25 February 2023
by Aleksandr Podrabinek
Source: Vot-Tak.TV
Everyone understood long ago that the rallies in support of the regime are nothing but government-ordered and propagandistic in nature. These actions’ organizers have been exposed multiple times for paying demonstrators to participate. Usually they don’t pay much, about 500 rubles apiece—slightly less than 10 American dollars. They round up government employees to go to the rallies for nothing, threatening trouble at work, and also students, promising them leniency in exams or expulsion if they refuse. The demonstrators are checked off the lists before the action starts and sometimes even after. The compulsory-voluntary system has been described in detail more than once. And it continues to work in the exact same way, without changes! What’s going on? Is the regime indifferent to being exposed?
The problem is that creating an illusion of voluntary participation by the popular masses is an important but not quite paramount objective. Much more important is the picture the media broadcast from these Putinalias. A relatively small audience is going to see those exposures, whereas the propaganda picture will be carried all over the world. This is like comparing an ocean wave in a nine-point storm to a ripple on a lake. Given this contrast in media capacities, the annoying failures in organizing the Putinalias can be disregarded.
Who Is the Propaganda Campaign Intended For?
The least significant target audience is the Russian one. Both because everyone has long become used to the compulsory-voluntary system and because everyone can see everything with their own eyes. Colorful actions like the one a few days ago at Luzhniki catch the attention of barely 20% of Russian television viewers.
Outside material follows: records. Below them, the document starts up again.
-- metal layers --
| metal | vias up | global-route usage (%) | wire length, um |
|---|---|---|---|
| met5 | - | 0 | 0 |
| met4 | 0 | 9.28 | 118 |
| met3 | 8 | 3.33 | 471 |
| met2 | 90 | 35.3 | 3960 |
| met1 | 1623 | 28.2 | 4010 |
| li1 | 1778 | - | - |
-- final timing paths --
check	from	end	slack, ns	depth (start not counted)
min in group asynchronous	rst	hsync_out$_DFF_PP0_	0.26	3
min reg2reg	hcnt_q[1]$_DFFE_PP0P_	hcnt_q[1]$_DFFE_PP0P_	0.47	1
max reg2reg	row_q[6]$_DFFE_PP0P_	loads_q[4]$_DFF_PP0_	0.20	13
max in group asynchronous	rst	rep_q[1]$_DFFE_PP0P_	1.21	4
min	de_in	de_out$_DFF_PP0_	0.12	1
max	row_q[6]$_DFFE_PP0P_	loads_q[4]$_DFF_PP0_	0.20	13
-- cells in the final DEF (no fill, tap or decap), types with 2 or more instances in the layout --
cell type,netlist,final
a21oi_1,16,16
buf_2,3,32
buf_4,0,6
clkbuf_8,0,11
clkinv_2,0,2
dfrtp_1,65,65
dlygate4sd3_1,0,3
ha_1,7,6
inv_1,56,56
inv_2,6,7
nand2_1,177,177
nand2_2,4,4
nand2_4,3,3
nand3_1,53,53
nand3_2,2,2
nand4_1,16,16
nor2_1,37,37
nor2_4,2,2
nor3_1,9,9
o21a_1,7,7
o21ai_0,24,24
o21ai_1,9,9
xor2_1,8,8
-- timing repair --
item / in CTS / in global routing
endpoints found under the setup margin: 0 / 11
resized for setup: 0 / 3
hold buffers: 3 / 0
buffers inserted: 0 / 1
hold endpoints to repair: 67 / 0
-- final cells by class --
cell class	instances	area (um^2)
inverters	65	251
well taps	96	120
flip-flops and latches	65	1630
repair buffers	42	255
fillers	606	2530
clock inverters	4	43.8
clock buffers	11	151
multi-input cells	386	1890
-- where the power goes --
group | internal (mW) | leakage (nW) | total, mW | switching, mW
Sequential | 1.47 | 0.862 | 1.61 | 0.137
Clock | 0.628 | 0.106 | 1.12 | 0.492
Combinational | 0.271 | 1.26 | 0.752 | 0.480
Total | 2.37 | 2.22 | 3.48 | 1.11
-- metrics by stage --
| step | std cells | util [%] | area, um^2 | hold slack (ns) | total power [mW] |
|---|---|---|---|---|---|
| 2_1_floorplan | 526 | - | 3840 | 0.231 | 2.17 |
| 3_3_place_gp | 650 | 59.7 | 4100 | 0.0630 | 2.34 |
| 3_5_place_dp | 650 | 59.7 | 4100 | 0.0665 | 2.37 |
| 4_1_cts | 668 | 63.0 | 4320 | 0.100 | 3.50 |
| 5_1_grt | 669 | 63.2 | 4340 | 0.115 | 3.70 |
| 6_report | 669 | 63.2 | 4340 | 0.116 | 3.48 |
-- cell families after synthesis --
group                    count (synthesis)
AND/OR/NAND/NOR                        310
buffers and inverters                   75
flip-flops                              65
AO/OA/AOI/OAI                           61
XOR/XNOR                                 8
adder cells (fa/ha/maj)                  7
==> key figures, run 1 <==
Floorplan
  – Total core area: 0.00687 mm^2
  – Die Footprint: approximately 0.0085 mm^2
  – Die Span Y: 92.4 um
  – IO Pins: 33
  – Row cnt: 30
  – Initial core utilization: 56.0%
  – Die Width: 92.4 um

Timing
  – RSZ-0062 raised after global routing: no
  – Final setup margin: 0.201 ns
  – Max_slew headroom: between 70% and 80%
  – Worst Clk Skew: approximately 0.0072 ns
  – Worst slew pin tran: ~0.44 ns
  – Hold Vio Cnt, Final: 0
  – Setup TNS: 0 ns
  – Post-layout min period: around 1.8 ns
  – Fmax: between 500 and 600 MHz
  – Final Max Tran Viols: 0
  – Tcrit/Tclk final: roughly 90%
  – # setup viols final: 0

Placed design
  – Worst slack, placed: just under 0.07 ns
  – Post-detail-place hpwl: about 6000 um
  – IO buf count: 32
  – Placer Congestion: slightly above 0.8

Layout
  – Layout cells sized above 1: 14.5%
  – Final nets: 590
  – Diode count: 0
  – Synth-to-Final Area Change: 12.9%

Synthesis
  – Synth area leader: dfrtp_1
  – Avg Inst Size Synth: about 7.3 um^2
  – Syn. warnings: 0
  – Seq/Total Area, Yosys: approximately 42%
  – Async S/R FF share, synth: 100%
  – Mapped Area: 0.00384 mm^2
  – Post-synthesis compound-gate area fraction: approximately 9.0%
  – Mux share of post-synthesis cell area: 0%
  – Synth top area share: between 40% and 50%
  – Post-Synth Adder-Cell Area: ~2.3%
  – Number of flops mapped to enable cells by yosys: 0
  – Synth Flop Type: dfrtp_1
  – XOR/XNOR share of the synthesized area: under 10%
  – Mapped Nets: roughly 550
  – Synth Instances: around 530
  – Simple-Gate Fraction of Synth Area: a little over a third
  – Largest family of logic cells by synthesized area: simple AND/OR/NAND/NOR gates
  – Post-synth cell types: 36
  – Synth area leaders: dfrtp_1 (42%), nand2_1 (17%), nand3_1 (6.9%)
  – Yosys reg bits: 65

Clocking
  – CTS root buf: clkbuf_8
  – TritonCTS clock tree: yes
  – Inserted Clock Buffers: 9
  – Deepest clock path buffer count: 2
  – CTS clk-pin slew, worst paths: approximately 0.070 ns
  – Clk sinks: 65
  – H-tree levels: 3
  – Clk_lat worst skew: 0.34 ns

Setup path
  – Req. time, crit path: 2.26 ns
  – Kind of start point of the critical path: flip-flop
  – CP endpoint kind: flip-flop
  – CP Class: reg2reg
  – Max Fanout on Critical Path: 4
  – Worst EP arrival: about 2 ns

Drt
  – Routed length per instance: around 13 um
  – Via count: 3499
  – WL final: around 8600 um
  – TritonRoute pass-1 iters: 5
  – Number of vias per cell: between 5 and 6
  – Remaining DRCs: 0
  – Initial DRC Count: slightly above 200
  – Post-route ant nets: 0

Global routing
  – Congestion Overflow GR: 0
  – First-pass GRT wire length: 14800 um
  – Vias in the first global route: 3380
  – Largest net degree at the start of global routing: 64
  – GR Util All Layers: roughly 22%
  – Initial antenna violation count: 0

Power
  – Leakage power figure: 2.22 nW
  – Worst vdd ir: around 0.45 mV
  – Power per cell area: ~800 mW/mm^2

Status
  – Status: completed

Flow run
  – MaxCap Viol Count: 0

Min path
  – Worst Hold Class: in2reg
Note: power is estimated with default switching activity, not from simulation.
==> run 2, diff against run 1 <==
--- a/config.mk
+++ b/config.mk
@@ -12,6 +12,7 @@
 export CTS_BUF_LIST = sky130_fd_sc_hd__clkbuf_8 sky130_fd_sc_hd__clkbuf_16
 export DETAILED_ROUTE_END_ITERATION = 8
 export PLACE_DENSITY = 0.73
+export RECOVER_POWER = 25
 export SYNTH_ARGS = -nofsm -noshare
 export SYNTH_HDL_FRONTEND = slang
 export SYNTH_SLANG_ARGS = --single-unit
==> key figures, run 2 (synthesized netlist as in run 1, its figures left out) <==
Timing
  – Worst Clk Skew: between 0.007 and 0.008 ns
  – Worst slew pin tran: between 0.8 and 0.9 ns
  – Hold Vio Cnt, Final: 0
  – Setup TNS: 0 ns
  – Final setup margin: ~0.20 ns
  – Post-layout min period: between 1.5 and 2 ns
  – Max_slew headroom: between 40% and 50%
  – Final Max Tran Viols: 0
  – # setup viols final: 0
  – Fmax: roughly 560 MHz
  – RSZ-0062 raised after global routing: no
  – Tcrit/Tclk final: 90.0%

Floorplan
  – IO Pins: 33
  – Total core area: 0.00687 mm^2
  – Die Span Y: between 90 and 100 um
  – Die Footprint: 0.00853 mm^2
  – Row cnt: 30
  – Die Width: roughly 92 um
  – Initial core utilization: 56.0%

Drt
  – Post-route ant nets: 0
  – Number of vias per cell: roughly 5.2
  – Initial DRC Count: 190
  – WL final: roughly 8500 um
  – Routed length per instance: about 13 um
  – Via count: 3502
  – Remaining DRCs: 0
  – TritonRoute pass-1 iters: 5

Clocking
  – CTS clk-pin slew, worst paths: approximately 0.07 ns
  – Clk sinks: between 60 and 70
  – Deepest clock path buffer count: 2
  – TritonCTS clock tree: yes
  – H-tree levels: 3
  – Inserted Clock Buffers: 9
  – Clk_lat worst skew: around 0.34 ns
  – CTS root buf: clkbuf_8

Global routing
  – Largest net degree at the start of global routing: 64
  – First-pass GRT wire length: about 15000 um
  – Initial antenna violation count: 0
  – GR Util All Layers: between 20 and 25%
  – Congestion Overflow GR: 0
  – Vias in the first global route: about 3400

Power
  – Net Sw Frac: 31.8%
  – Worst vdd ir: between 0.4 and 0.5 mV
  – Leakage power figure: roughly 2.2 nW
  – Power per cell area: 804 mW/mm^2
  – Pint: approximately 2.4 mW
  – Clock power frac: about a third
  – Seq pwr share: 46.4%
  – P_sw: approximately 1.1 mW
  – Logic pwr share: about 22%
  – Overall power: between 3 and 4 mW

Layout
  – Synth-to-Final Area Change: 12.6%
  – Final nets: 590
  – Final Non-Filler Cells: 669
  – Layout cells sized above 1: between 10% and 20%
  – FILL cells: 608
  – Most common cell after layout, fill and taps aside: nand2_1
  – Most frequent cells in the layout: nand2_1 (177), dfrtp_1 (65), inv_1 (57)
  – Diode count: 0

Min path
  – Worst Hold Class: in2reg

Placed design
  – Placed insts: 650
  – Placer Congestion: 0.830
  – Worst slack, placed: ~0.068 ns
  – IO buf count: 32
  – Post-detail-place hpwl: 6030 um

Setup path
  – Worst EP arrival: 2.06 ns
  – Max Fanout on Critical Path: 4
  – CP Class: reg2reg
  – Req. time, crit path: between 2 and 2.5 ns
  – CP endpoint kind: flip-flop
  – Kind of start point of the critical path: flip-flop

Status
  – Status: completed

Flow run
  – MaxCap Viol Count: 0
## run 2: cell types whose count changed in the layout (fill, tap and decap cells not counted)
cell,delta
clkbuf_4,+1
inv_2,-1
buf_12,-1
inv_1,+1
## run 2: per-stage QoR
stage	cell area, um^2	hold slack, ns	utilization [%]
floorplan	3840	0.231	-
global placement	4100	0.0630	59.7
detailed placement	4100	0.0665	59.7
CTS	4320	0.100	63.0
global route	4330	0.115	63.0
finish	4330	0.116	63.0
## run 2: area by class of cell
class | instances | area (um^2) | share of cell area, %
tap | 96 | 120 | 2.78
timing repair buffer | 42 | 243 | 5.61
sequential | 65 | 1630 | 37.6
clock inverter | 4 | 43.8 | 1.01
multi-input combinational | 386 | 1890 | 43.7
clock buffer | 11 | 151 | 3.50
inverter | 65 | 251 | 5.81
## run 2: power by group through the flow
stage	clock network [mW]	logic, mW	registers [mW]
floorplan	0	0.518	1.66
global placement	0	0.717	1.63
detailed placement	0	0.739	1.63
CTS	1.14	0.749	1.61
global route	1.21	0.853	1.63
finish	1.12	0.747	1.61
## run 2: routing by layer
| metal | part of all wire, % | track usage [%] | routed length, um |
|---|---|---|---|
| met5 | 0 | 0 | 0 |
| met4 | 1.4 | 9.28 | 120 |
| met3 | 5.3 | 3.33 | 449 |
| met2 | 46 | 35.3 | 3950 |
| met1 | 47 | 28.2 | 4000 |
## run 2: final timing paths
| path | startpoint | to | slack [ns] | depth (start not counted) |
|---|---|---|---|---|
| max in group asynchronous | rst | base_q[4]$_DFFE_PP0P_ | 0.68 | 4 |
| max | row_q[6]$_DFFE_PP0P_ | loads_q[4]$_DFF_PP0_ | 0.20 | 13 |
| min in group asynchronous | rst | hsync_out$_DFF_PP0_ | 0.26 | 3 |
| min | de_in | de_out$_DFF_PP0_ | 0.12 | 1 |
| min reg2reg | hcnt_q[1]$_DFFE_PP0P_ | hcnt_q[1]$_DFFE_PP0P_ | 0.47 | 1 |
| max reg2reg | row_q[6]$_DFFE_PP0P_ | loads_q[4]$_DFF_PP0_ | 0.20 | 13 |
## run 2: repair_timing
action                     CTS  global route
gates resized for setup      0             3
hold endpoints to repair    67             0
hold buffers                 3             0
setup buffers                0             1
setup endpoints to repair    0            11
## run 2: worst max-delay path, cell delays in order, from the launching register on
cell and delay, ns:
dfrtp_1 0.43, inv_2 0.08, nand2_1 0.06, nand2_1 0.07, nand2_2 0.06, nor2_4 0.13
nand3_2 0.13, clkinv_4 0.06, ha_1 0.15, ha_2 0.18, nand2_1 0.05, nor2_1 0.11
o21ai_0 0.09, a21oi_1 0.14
===== src/rtl/fault_injector_if.sv =====
// Write-path and configuration-port bundle for the fault injection stage.
// The write path carries no backpressure: in_we/out_we are plain level
// qualifiers, and addr/dat are meaningful only on cycles where the matching
// we is high. The configuration port is a single-cycle strobe (cfg_we) with
// read data returned one cycle after cfg_addr is presented.

`ifndef DATA_WIDTH
`define DATA_WIDTH 32
`endif
`ifndef REG_ADDR_WIDTH
`define REG_ADDR_WIDTH 5
`endif

interface fault_injector_if #(
    parameter int DATA_WIDTH     = `DATA_WIDTH,
    parameter int REG_ADDR_WIDTH = `REG_ADDR_WIDTH
) ();
    logic                      in_we;
    logic [REG_ADDR_WIDTH-1:0] in_addr;
    logic [DATA_WIDTH-1:0]     in_dat;
    logic                      out_we;
    logic [REG_ADDR_WIDTH-1:0] out_addr;
    logic [DATA_WIDTH-1:0]     out_dat;
    logic                      cfg_we;
    logic [2:0]                cfg_addr;
    logic [31:0]               cfg_wdata;
    logic [31:0]               cfg_rdata;
    logic                      fi_active;

    // Upstream side: soc_control write path plus the PS configuration port.
    modport master (
        output in_we, in_addr, in_dat, cfg_we, cfg_addr, cfg_wdata,
        input  out_we, out_addr, out_dat, cfg_rdata, fi_active
    );

    // Injector side.
    modport slave (
        input  in_we, in_addr, in_dat, cfg_we, cfg_addr, cfg_wdata,
        output out_we, out_addr, out_dat, cfg_rdata, fi_active
    );
endinterface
Those actions confirm their blind and dull-witted belief in the regime’s infallibility and strengthen their loyalty to the dictatorship. The rest, out of habit, don’t react to the news at all.
Just as they didn’t react in the Soviet era to the CPSU congresses or the holiday demonstrations in October and May. Then the way it was—at best people participated, took a nice walk, had a drink—and forgot about any Communist ideology or involvement in politics. It was just a day off and an occasion for a good meal.
Even smaller is the percentage of those who need false propaganda pictures to be convinced of their own usefulness to society and the state and of the correctness of their political conduct. In percentages, this new nomenklatura comprises less than one percent of all viewers and participants.
The rest of the target audience for the Putinalias is entirely foreign. The overarching goal of the propaganda campaign is to create abroad, primarily in the West, an impression of unity in Russian society in support of Kremlin policy. To do this, hundreds of thousands are collected into a mass that is going to look effective in a television frame. The tens of millions of other Russian citizens will stay outside the frame. No one will see them. No one will learn what they think or feel, or what they’re prepared to do. They’ll only see a handful of thugs on the stage and tribunes, which will create the appearance of nationwide unity.
In the Frame and Outside the Frame
For greater impact, the regime recruits famous people popular in society for the Putinalias: stage singers, athletes, and popular actors and bloggers. Once again, no one is going to see those who have refused to put their authority behind Kremlin propaganda, who will remain outside the frame. And the indiscriminate Western viewer will exclaim: “Look, the whole country there is for Putin! Look at how many people came to support him and how many famous people are welcoming him!”
Moreover, martial and patriotic rhetoric sound a refrain at these Putinalias, from the most exotic and clumsy accusations to threats to use nuclear weapons. And once again the Western viewer hears this and thinks about the terrible strength of a united Russian people that hates Western civilization, freedom, democracy, and a peaceful life. He thinks this way about the Russian people because he doesn’t see or hear anything else about Russia. He sees and hears what is obligingly served to him under the guise of objective news by well-honed Kremlin propaganda.
With the help of that propaganda, the Kremlin is reaping its rich harvest among those people in surrounding countries who make no distinction between a state and a country, between the Russian regime and society, who dream recklessly and vindictively about scorched earth on the territory of the former Russia. Joyfully inciting the flame of hatred toward Russia, with the help of the most delusional, cynical, and improbable fantasies, the Kremlin is successfully acquiring arguments to justify its own aggressive intentions under the guise of defending against the West’s attempts to wipe Russia off the face of the earth. Foreign idiots receptive to Kremlin propaganda are giving the Kremlin exactly what it expects from them with enviable zeal.